◆ Task to complete ◆
Filter the records, keeping every line that has the string "unique".

◆ Extracted information ◆
--- src/rtl/prediv_decode.sv ---
// predivide decoder: turns the 4-bit ratio code into twice the ratio.
// assumes the code comes from a register on the same clock.
`timescale 1ns/1ps
`default_nettype none
module prediv_decode
  import custom_b_regs_pkg::*;
(
  input  wire logic       aclk,
  input  wire logic       aresetn,
  input  wire logic [3:0] code,
  output logic      [4:0] ratio_x2,
  output logic            code_legal
);

  logic [4:0] next_ratio_x2;
  logic       next_code_legal;

  // ratio kept in half steps so 1.5 and 2.5 stay exact
  always_comb begin
    next_ratio_x2   = 5'h02;
    next_code_legal = 1'b1;
    if (code <= PREDIV_MAX_INT) begin
      next_ratio_x2 = {code, 1'b0} + 5'h02;
    end else if (code == PREDIV_ONE_HALF) begin
      next_ratio_x2 = 5'h03;
    end else if (code == PREDIV_TWO_HALF) begin
      next_ratio_x2 = 5'h05;
    end else begin
      // reserved codes fall back to divide by one and are flagged
      next_code_legal = 1'b0;
    end
  end

  always_ff @(posedge aclk) begin
    if (!aresetn) begin
      ratio_x2   <= 5'h02;
      code_legal <= 1'b1;
    end else begin
      ratio_x2   <= next_ratio_x2;
      code_legal <= next_code_legal;
    end
  end

endmodule : prediv_decode
`default_nettype wire

--- src/rtl/custom_b_monitor_regs.sv ---
// custom-b frequency monitor limits, cycle count, divide-by-four enable
// and reference predivide ratio, reached over an axi4-lite slave.
// assumes a master that keeps at most one write and one read under way.
`timescale 1ns/1ps
`default_nettype none
module custom_b_monitor_regs
  import custom_b_regs_pkg::*;
#(
  parameter int ADDR_W = 12
)(
  input  wire logic              aclk,
  input  wire logic              aresetn,
  input  wire logic [ADDR_W-1:0] s_axi_awaddr,
  input  wire logic [2:0]        s_axi_awprot,
  input  wire logic              s_axi_awvalid,
  output logic                   s_axi_awready,
  input  wire logic [31:0]       s_axi_wdata,
  input  wire logic [3:0]        s_axi_wstrb,
  input  wire logic              s_axi_wvalid,
  output logic                   s_axi_wready,
  output logic [1:0]             s_axi_bresp,
  output logic                   s_axi_bvalid,
  input  wire logic              s_axi_bready,
  input  wire logic [ADDR_W-1:0] s_axi_araddr,
  input  wire logic [2:0]        s_axi_arprot,
  input  wire logic              s_axi_arvalid,
  output logic                   s_axi_arready,
  output logic [31:0]            s_axi_rdata,
  output logic [1:0]             s_axi_rresp,
  output logic                   s_axi_rvalid,
  input  wire logic              s_axi_rready,
  output logic [15:0]            custom_b_upper_limit,
  output logic [15:0]            custom_b_lower_limit,
  output logic [8:0]             custom_b_monitor_cycles,
  output logic                   custom_b_monitor_quarter,
  output logic [10:0]            custom_b_window_refcycles,
  output logic [4:0]             prediv_ratio_x2,
  output logic                   prediv_code_legal
);

  generate
    if (ADDR_W < 9 || ADDR_W > 32) begin : g_bad_addr_w
      $error("ADDR_W must lie between 9 and 32");
    end
  endgenerate

  function automatic logic [7:0] word_index(input logic [ADDR_W-1:0] addr);
    word_index = 8'(addr >> WORD_LSB);
  endfunction : word_index

  function automatic logic is_mapped(input logic [7:0] idx, input logic [ADDR_W-1:0] addr);
    logic upper_zero;
    upper_zero = ((addr >> WORD_LSB) >> 8) == '0;
    is_mapped  = upper_zero && (idx == LOWER_LSBS_IDX || idx == LOWER_MSBS_IDX ||
                 idx == UPPER_LSBS_IDX || idx == UPPER_MSBS_IDX ||
                 idx == CYCLES_IDX || idx == QUARTER_IDX || idx == PREDIV_IDX);
  endfunction : is_mapped

  ////////////////////////////////////////////////////////////////////////////
  // write channel

  logic              aw_full;
  logic [ADDR_W-1:0] aw_addr_q;
  logic              w_full;
  logic [7:0]        w_byte_q;
  logic              w_strb_q;
  logic              do_write;
  logic [7:0]        wr_idx;
  logic              next_aw_full;
  logic [ADDR_W-1:0] next_aw_addr_q;
  logic              next_w_full;
  logic [7:0]        next_w_byte_q;
  logic              next_w_strb_q;
  logic              next_bvalid;
  logic [1:0]        next_bresp;

  logic [7:0] lower_lsbs;
  logic [7:0] lower_msbs;
  logic [7:0] upper_lsbs;
  logic [7:0] upper_msbs;
  logic [7:0] cycles_m1;
  logic       quarter;
  logic [3:0] prediv_code;
  logic [7:0] next_lower_lsbs;
  logic [7:0] next_lower_msbs;
  logic [7:0] next_upper_lsbs;
  logic [7:0] next_upper_msbs;
  logic [7:0] next_cycles_m1;
  logic       next_quarter;
  logic [3:0] next_prediv_code;

  assign wr_idx   = word_index(aw_addr_q);
  // address and data are taken in either order; commit once both are held
  assign do_write = aw_full && w_full && !s_axi_bvalid;

  always_comb begin
    next_aw_full     = aw_full;
    next_aw_addr_q   = aw_addr_q;
    next_w_full      = w_full;
    next_w_byte_q    = w_byte_q;
    next_w_strb_q    = w_strb_q;
    next_bvalid      = s_axi_bvalid;
    next_bresp       = s_axi_bresp;
    next_lower_lsbs  = lower_lsbs;
    next_lower_msbs  = lower_msbs;
    next_upper_lsbs  = upper_lsbs;
    next_upper_msbs  = upper_msbs;
    next_cycles_m1   = cycles_m1;
    next_quarter     = quarter;
    next_prediv_code = prediv_code;
    if (s_axi_bvalid && s_axi_bready) begin
      next_bvalid = 1'b0;
    end
    if (s_axi_awvalid && s_axi_awready) begin
      next_aw_full   = 1'b1;
      next_aw_addr_q = s_axi_awaddr;
    end
    if (s_axi_wvalid && s_axi_wready) begin
      next_w_full   = 1'b1;
      next_w_byte_q = s_axi_wdata[7:0];
      next_w_strb_q = s_axi_wstrb[0];
    end
    if (do_write) begin
      next_aw_full = 1'b0;
      next_w_full  = 1'b0;
      next_bvalid  = 1'b1;
      next_bresp   = is_mapped(wr_idx, aw_addr_q) ? RESP_OKAY : RESP_DECERR;
      if (w_strb_q && is_mapped(wr_idx, aw_addr_q)) begin
        unique case (wr_idx)
          LOWER_LSBS_IDX: next_lower_lsbs = w_byte_q;
          LOWER_MSBS_IDX: next_lower_msbs = w_byte_q;
          UPPER_LSBS_IDX: next_upper_lsbs = w_byte_q;
          UPPER_MSBS_IDX: next_upper_msbs = w_byte_q;
          CYCLES_IDX:     next_cycles_m1  = w_byte_q;
          // reserved upper bits are dropped, not stored
          QUARTER_IDX:    next_quarter     = w_byte_q[QUARTER_BIT];
          PREDIV_IDX:     next_prediv_code = w_byte_q[PREDIV_LSB +: PREDIV_W];
          default:        next_quarter     = quarter;
        endcase
      end
    end
  end

  always_ff @(posedge aclk) begin
    if (!aresetn) begin
      aw_full       <= 1'b0;
      aw_addr_q     <= '0;
      w_full        <= 1'b0;
      w_byte_q      <= BYTE_RESET;
      w_strb_q      <= 1'b0;
      s_axi_awready <= 1'b0;
      s_axi_wready  <= 1'b0;
      s_axi_bvalid  <= 1'b0;
      s_axi_bresp   <= RESP_OKAY;
      lower_lsbs    <= BYTE_RESET;
      lower_msbs    <= BYTE_RESET;
      upper_lsbs    <= BYTE_RESET;
      upper_msbs    <= BYTE_RESET;
      cycles_m1     <= BYTE_RESET;
      quarter       <= 1'b0;
      prediv_code   <= PREDIV_RESET;
    end else begin
      aw_full       <= next_aw_full;
      aw_addr_q     <= next_aw_addr_q;
      w_full        <= next_w_full;
      w_byte_q      <= next_w_byte_q;
      w_strb_q      <= next_w_strb_q;
      s_axi_awready <= !next_aw_full;
      s_axi_wready  <= !next_w_full;
      s_axi_bvalid  <= next_bvalid;
      s_axi_bresp   <= next_bresp;
      lower_lsbs    <= next_lower_lsbs;
      lower_msbs    <= next_lower_msbs;
      upper_lsbs    <= next_upper_lsbs;
      upper_msbs    <= next_upper_msbs;
      cycles_m1     <= next_cycles_m1;
      quarter       <= next_quarter;
      prediv_code   <= next_prediv_code;
    end
  end

  ////////////////////////////////////////////////////////////////////////////
  // read channel

  logic [7:0]  rd_idx;
  logic [31:0] next_rdata;
  logic [1:0]  next_rresp;
  logic        next_rvalid;
  logic        next_arready;

  assign rd_idx = word_index(s_axi_araddr);

  always_comb begin
    next_rdata   = s_axi_rdata;
    next_rresp   = s_axi_rresp;
    next_rvalid  = s_axi_rvalid;
    next_arready = s_axi_arready;
    if (s_axi_rvalid && s_axi_rready) begin
      next_rvalid  = 1'b0;
      next_arready = 1'b1;
    end
    if (s_axi_arvalid && s_axi_arready) begin
      next_rvalid  = 1'b1;
      next_arready = 1'b0;
      next_rdata   = 32'h0000_0000;
      next_rresp   = is_mapped(rd_idx, s_axi_araddr) ? RESP_OKAY : RESP_DECERR;
      if (is_mapped(rd_idx, s_axi_araddr)) begin
        unique case (rd_idx)
          LOWER_LSBS_IDX: next_rdata[7:0] = lower_lsbs;
          LOWER_MSBS_IDX: next_rdata[7:0] = lower_msbs;
          UPPER_LSBS_IDX: next_rdata[7:0] = upper_lsbs;
          UPPER_MSBS_IDX: next_rdata[7:0] = upper_msbs;
          CYCLES_IDX:     next_rdata[7:0] = cycles_m1;
          QUARTER_IDX:    next_rdata[QUARTER_BIT] = quarter;
          PREDIV_IDX:     next_rdata[PREDIV_LSB +: PREDIV_W] = prediv_code;
          default:        next_rdata = 32'h0000_0000;
        endcase
      end
    end
  end

  always_ff @(posedge aclk) begin
    if (!aresetn) begin
      s_axi_rdata   <= 32'h0000_0000;
      s_axi_rresp   <= RESP_OKAY;
      s_axi_rvalid  <= 1'b0;
      s_axi_arready <= 1'b0;
    end else begin
      s_axi_rdata   <= next_rdata;
      s_axi_rresp   <= next_rresp;
      s_axi_rvalid  <= next_rvalid;
      s_axi_arready <= next_arready | (!next_rvalid);
    end
  end

  ////////////////////////////////////////////////////////////////////////////
  // monitor-facing outputs

  logic [8:0]  next_monitor_cycles;
  logic [10:0] next_window;

  assign custom_b_upper_limit     = {upper_msbs, upper_lsbs};
  assign custom_b_lower_limit     = {lower_msbs, lower_lsbs};
  assign custom_b_monitor_quarter = quarter;

  always_comb begin
    next_monitor_cycles = {1'b0, cycles_m1} + 9'h001;
    // a quartered reference spans four input cycles per counted cycle
    next_window = quarter ? {custom_b_monitor_cycles, 2'b00}
                          : {2'b00, custom_b_monitor_cycles};
  end

  always_ff @(posedge aclk) begin
    if (!aresetn) begin
      custom_b_monitor_cycles   <= 9'h001;
      custom_b_window_refcycles <= 11'h001;
    end else begin
      custom_b_monitor_cycles   <= next_monitor_cycles;
      custom_b_window_refcycles <= next_window;
    end
  end

  prediv_decode u_prediv_decode (
    .aclk       (aclk),
    .aresetn    (aresetn),
    .code       (prediv_code),
    .ratio_x2   (prediv_ratio_x2),
    .code_legal (prediv_code_legal)
  );
endmodule : custom_b_monitor_regs
`default_nettype wire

◆ Solution to the exercise ◆
        unique case (wr_idx)
        unique case (rd_idx)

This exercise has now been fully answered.